Relevant items may not match the current query. The most similar past conversation might discuss Redis, yet the current design decision could be constrained by a recent incident or a team rule.
Memory expires. Preferences, project constraints, and model capabilities change; a system that cannot forget will be dragged by stale knowledge.
Memory should be seen as a control plane inside the Agent Harness, not just a storage layer.
Boundaries: Context Window, Session, Profile, Policy
Context window is the current work set for a single inference round – files, tool outputs, plans, errors. It is temporary and should not hold the entire history.

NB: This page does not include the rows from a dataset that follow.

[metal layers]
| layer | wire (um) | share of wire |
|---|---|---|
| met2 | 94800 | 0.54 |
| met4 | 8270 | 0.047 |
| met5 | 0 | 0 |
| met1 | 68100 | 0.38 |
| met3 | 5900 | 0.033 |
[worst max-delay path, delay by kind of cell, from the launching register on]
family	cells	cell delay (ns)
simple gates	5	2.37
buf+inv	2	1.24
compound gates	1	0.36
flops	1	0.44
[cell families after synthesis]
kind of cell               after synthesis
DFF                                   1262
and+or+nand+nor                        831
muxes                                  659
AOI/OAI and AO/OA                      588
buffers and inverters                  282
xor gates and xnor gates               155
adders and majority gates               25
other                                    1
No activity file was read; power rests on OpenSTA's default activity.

Session manages continuity across turns: dialogue history, tool calls, intermediate plans, and recent test results. Some of these may be distilled into long‑term Memory, but they are not identical.

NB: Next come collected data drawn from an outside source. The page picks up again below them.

===== src/rtl/core/segx_pkg.sv =====
// Package for the segment intersection core: widths, word types.
package segx_pkg;

   localparam int COORD_BITS_DEF = 24;
   localparam int FRAC_BITS_DEF  = 12;
   localparam int T_FRAC         = 24;

   typedef struct packed {
      logic signed [COORD_BITS_DEF-1:0] a_start_x;
      logic signed [COORD_BITS_DEF-1:0] a_start_y;
      logic signed [COORD_BITS_DEF-1:0] a_end_x;
      logic signed [COORD_BITS_DEF-1:0] a_end_y;
      logic signed [COORD_BITS_DEF-1:0] b_start_x;
      logic signed [COORD_BITS_DEF-1:0] b_start_y;
      logic signed [COORD_BITS_DEF-1:0] b_end_x;
      logic signed [COORD_BITS_DEF-1:0] b_end_y;
   } req_type;

   typedef struct packed {
      logic                             hit;
      logic signed [COORD_BITS_DEF-1:0] cross_x;
      logic signed [COORD_BITS_DEF-1:0] cross_y;
   } rsp_type;

endpackage


===== src/rtl/core/segx_div_stage.sv =====
// One restoring division step of the pipelined t quotient.
module segx_div_stage import segx_pkg::*; #(
   parameter int DW = 52
) (
   input  logic [DW-1:0] rem_i,
   input  logic [DW-1:0] den_i,
   input  logic [T_FRAC:0] q_i,
   output logic [DW-1:0] rem_o,
   output logic [T_FRAC:0] q_o
);
   logic [DW:0] sh;
   always_comb begin
      sh = {rem_i, 1'b0};
      if (sh >= {1'b0, den_i}) begin
         rem_o = DW'(sh - {1'b0, den_i});
         q_o   = {q_i[T_FRAC-1:0], 1'b1};
      end else begin
         rem_o = sh[DW-1:0];
         q_o   = {q_i[T_FRAC-1:0], 1'b0};
      end
   end
endmodule

===== config.mk =====
export PLATFORM = sky130hd
export DESIGN_NAME = segx_div_stage
export DESIGN_NICKNAME = d
export VERILOG_FILES = /design/src/rtl/core/segx_pkg.sv /design/src/rtl/core/segx_div_stage.sv
export SDC_FILE = /design/constraint.sdc
export NUM_CORES = 1
export LEC_CHECK = 0
export BUFFER_PORTS_ARGS = -buffer_cell sky130_fd_sc_hd__buf_2
export CAP_MARGIN = 0
export CORE_MARGIN = 2
export CORE_UTILIZATION = 30
export DETAILED_ROUTE_END_ITERATION = 12
export GPL_ROUTABILITY_DRIVEN = 0
export PLACE_DENSITY = 0.57
export SLEW_MARGIN = 20
export SYNTH_ARGS = -nofsm -noshare
export SYNTH_HDL_FRONTEND = slang
export SYNTH_SLANG_ARGS = --single-unit

===== constraint.sdc =====
create_clock -name vclk -period 4.6
set_clock_uncertainty 0.2 [all_clocks]
set_input_delay 0.69 -clock vclk [all_inputs]
set_output_delay 0.69 -clock vclk [all_outputs]
set_load 0.05 [all_outputs]

Word level (Yosys, flattened, before mapping)
Cells that the tools add are included.
{"block": "totals", "ff_bits": 0, "in_bits": 129, "out_inout_bits": 77, "elab_cells": 4}
{"block": "classes", "add_sub_neg": 1, "magnitude_cmp": 1, "muxes": 2}
{"cell": "53-bit by 52-bit >= comparator with 1-bit output", "count": 1}
{"cell": "52-bit two-way mux", "count": 1}
{"cell": "52-bit subtractor", "count": 1}
{"cell": "1-bit two-way mux", "count": 1}

Logic depth before layout (Yosys ltp)
{"block": "logic_depth", "ltp_word": 2, "depth_mapped": 15, "mapped_depth_nobuf": 12}

Least setup slack after synthesis
Ideal clock, no wire load.
{"block": "synth_path", "path_kind": "input -> output", "start": "in den_i[3]", "end": "out rem_o[31]", "t_arrival_ns": 3.683, "required_ns": 3.710, "setup_slack_ns": 0.027, "cell_stages": 14, "path_buffers": 2, "cell_sequence": "inv_1 > ha_1 > a21o_1 > a21oi_2 > a211oi_1 > o211a_1 > o2111ai_2 > nand3_1 > a31o_2 > a31oi_4 > inv_2 > buf_6 > buf_6 > mux2i_1"}
{"block": "synth_between", "elab_chain_cells": 2, "elab_cells_between_ends": 3, "cone_classes": "add/sub (1); order compare (1); mux (1)"}
{"item": "from (decl)", "line": "segx_div_stage.sv:6", "text": "input logic [DW-1:0] den_i,"}
{"item": "52-bit subtractor / 53-bit by 52-bit >= comparator with 1-bit output (equally long branches)", "line": "segx_div_stage.sv:15, segx_div_stage.sv:14"}
{"item": "52-bit two-way mux *", "line": "segx_div_stage.sv:14", "text": "if (sh >= {1'b0, den_i}) begin"}
{"item": "to (decl)", "line": "segx_div_stage.sv:8", "text": "output logic [DW-1:0] rem_o,"}
Mark *: on every way between the ends. The rest lies on a longest branch, timed or not.

Worst setup path in the final report
{"block": "layout_path", "start": "in rem_i[15]", "end": "out rem_o[19]"}
{"block": "layout_between", "elab_chain_cells": 2, "elab_cells_between_ends": 3, "cone_classes": "add/sub (1); order compare (1); mux (1)"}
{"item": "from (decl)", "line": "segx_div_stage.sv:5", "text": "input logic [DW-1:0] rem_i,"}
{"item": "52-bit subtractor / 53-bit by 52-bit >= comparator with 1-bit output (equally long branches)", "line": "segx_div_stage.sv:15, segx_div_stage.sv:14"}
{"item": "52-bit two-way mux *", "line": "segx_div_stage.sv:14"}
Marks and branches as above.

==> impl_results.md <==
- Outcome: complete, no violations
- MaxCap Viol Count: 0
- Final WL: 13.5 mm
- Synthesized area: 4210 um^2
- Pre-Repair DR Iteration Count: 5
- Hold EP: q_o[13]
- Minimum clock period: 4.47 ns
- Static Leak: between 2 and 3 nW
- Pin count of the biggest net entering global routing: 27
- Slowest-stage cell, CP: ha_1
- Site row count: 43
- Synth-to-Final Area Change: 30.3%
- Post-route antenna net violation count: 0
- Final setup viols: 0
- # DRC: 0
- Layout cell share with drive strength beyond 1: 0.359
- Mapped Cells: 610
- Total track usage: 0.169
- DR WL/cell: 14.1 um
- Fin nets: just under 1,000
- Fin. max-slew vios: 0
- Max Freq: 0.224 GHz
- Hold Buf Count CTS: 0
- Clkbuf count: 0
- Post-synthesis sequential area ratio: 0
- Crit-path max cell delay: ~0.30 ns
- Leading cell type in the layout, fill and taps excluded: buf_2
- Worst-Margin Slew: 0.605 ns
- Register area: 0 um^2
- Critical Path Fanout Max: 26
- CP Data Required Time: 3.71 ns
- TNS Setup: 0 ns
- Hold Crit Class: in2out
- WHS Path Cells: 0
- Number of global-route vias before repair: around 4,600
- CP cell instances: buf_2, ha_1, buf_4, and4_1, nor2b_1, a21oi_1, o211ai_1, o2111ai_2, nand3_2, a31o_2, a31oi_4, inv_2, buf_12, mux2_2, buf_2
- Worst Path Arrival: 3.58 ns
- Core Area: between 10,000 and 15,000 um^2
- RSZ-0062 raised after global routing: yes
- Syn Area/Cell: 6.91 um^2
- Setup crit start kind: input port
- FFs & Latches: 0
- Highest-count cells in the layout ignoring fill and taps: 127 x buf_2, 80 x buf_4, 65 x inv_1
- Post-route clock period utilization: 0.971
- Crit path top cell by count: buf_2
- Yosys warns: 0
- Dpl hpwl: ~12 mm
- Crit end category: primary output
- Peak VDD IR: 121 uV
- Full die area: 15,000 um^2
- GRT overflow: 0
- Netlist cell types: 63
- Kind of critical path: in2out
- Vias/cell: slightly above 5
- Antenna violations before repair: 0
- Detailed Route Iter0 Violations: 245
- Syn_nets: 792
- Top Ports: 206
- Fin. Hold Viols: 0
- PortBufs: 157
- # diodes: 0
- Fin area: around 5500 um^2
- Starting Density: 0.305
- Die height: 123 um
- Die width: 123 um
- Pwr/cell area: 226 nW/um^2
- Max transition margin: 0.593
- DR vias: 4,831
- Worst hold path startpoint: q_i[12]
- Placed Area: 5370 um^2
- First-pass GRT wire length: 21.3 mm
## per-layer routing
metal  track usage  vias to the layer above  share of wire
li1              -                     2517              -
met4        0.0208                        0         0.0091
met3       0.00465                       12          0.047
met5             0                        -              0
met2         0.284                      137           0.43
met1         0.248                     2165           0.51
## cells by family (layout without fill, tap and decap cells)
kind of cell             after synthesis  after routing  share of synthesized area
AO/OA/AOI/OAI                        193            193                      0.301
XOR/XNOR                              45             45                     0.0935
adder cells (fa/ha/maj)               53             53                      0.159
buffers and inverters                109            276                      0.123
multiplexers                          50             50                      0.138
AND/OR/NAND/NOR                      160            160                      0.185
## power breakdown
| group | internal, mW | switching (mW) | leakage (nW) |
|---|---|---|---|
| combinational | 0.469 | 0.772 | 2.81 |
| clock | 0 | 0 | 0 |
| sequential | 0 | 0 | 0 |
| total | 0.469 | 0.772 | 2.81 |
## layout make-up
class / instances / area, um^2
multi-input cells: 501 / 3740
well taps: 180 / 225
fillers: 1529 / 8330
repair buffers: 210 / 1280
inverters: 66 / 248
## cell usage after synthesis (all sizes together), types with 6 or more instances
cell type / instances / area, um^2
a211oi: 7 / 52.6
a21o: 18 / 135
a21oi: 63 / 327
a31oi: 7 / 58.8
and2: 6 / 37.5
and3: 6 / 37.5
buf: 30 / 223
clkbuf: 13 / 48.8
ha: 52 / 651
inv: 66 / 248
mux2: 46 / 541
nand2: 50 / 188
nand3: 9 / 45.0
nand4: 14 / 87.6
nor2: 38 / 143
nor3: 10 / 50.1
o211ai: 6 / 45.0
o21a: 8 / 60.1
o21ai: 36 / 180
o21bai: 12 / 90.1
xnor2: 27 / 236
xor2: 18 / 158
## worst max-delay path: cells and delay by family
| family | cells | cell delay, ns |
|---|---|---|
| AOI/OAI and AO/OA | 5 | 1.07 |
| adders and majority gates | 1 | 0.30 |
| buffers and inverters | 5 | 0.72 |
| muxes | 1 | 0.28 |
| and+or+nand+nor | 3 | 0.50 |
## worst max path at each step
stage,from,to,slack (ns),depth (start not counted)
detailed placement,rem_i[2],rem_o[47],0.03,15
finish,rem_i[15],rem_o[19],0.13,15
global route,den_i[16],rem_o[50],-0.002,16
floorplan,den_i[3],rem_o[31],0.03,14
global placement,rem_i[2],rem_o[50],0.04,15
CTS,rem_i[2],rem_o[47],0.02,15
## per-stage QoR
step	hold slack [ns]	instances	util	power, mW	setup slack (ns)
4_1_cts	1.18	956	0.388	1.20	0.0210
3_3_place_gp	1.18	956	0.388	1.19	0.0421
3_5_place_dp	1.18	956	0.388	1.19	0.0298
6_report	1.18	957	0.397	1.24	0.133
5_1_grt	1.18	957	0.397	1.33	-0.00246
2_1_floorplan	1.35	610	-	0.936	0.0273
## repair_timing
| item | in CTS | in global routing |
|---|---|---|
| buffers inserted | 0 | 1 |
| endpoints found under the setup margin | 0 | 49 |
| gates resized for setup | 0 | 66 |
No activity file was read; power rests on OpenSTA's default activity.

Profile is a low‑dimensional snapshot (e.g., preferred language, role). It is useful but insufficient for true understanding without scope and context.
Policy encodes permissions, compliance, and budget limits. Memory can record that a rule existed, but it must never rewrite the rule itself.
In short, Memory is "structured history that persists across sessions, can be updated and audited, and influences future decisions".
Memory Isn’t Just About User Preferences
Beyond preferences, three additional categories matter for engineering tasks:
Task memory : confirmed requirements, rejected proposals, current true version of files, pending commitments, and test outcomes.
Environment memory : repository layout, team rules, API constraints, deployment methods, CI characteristics, incident background.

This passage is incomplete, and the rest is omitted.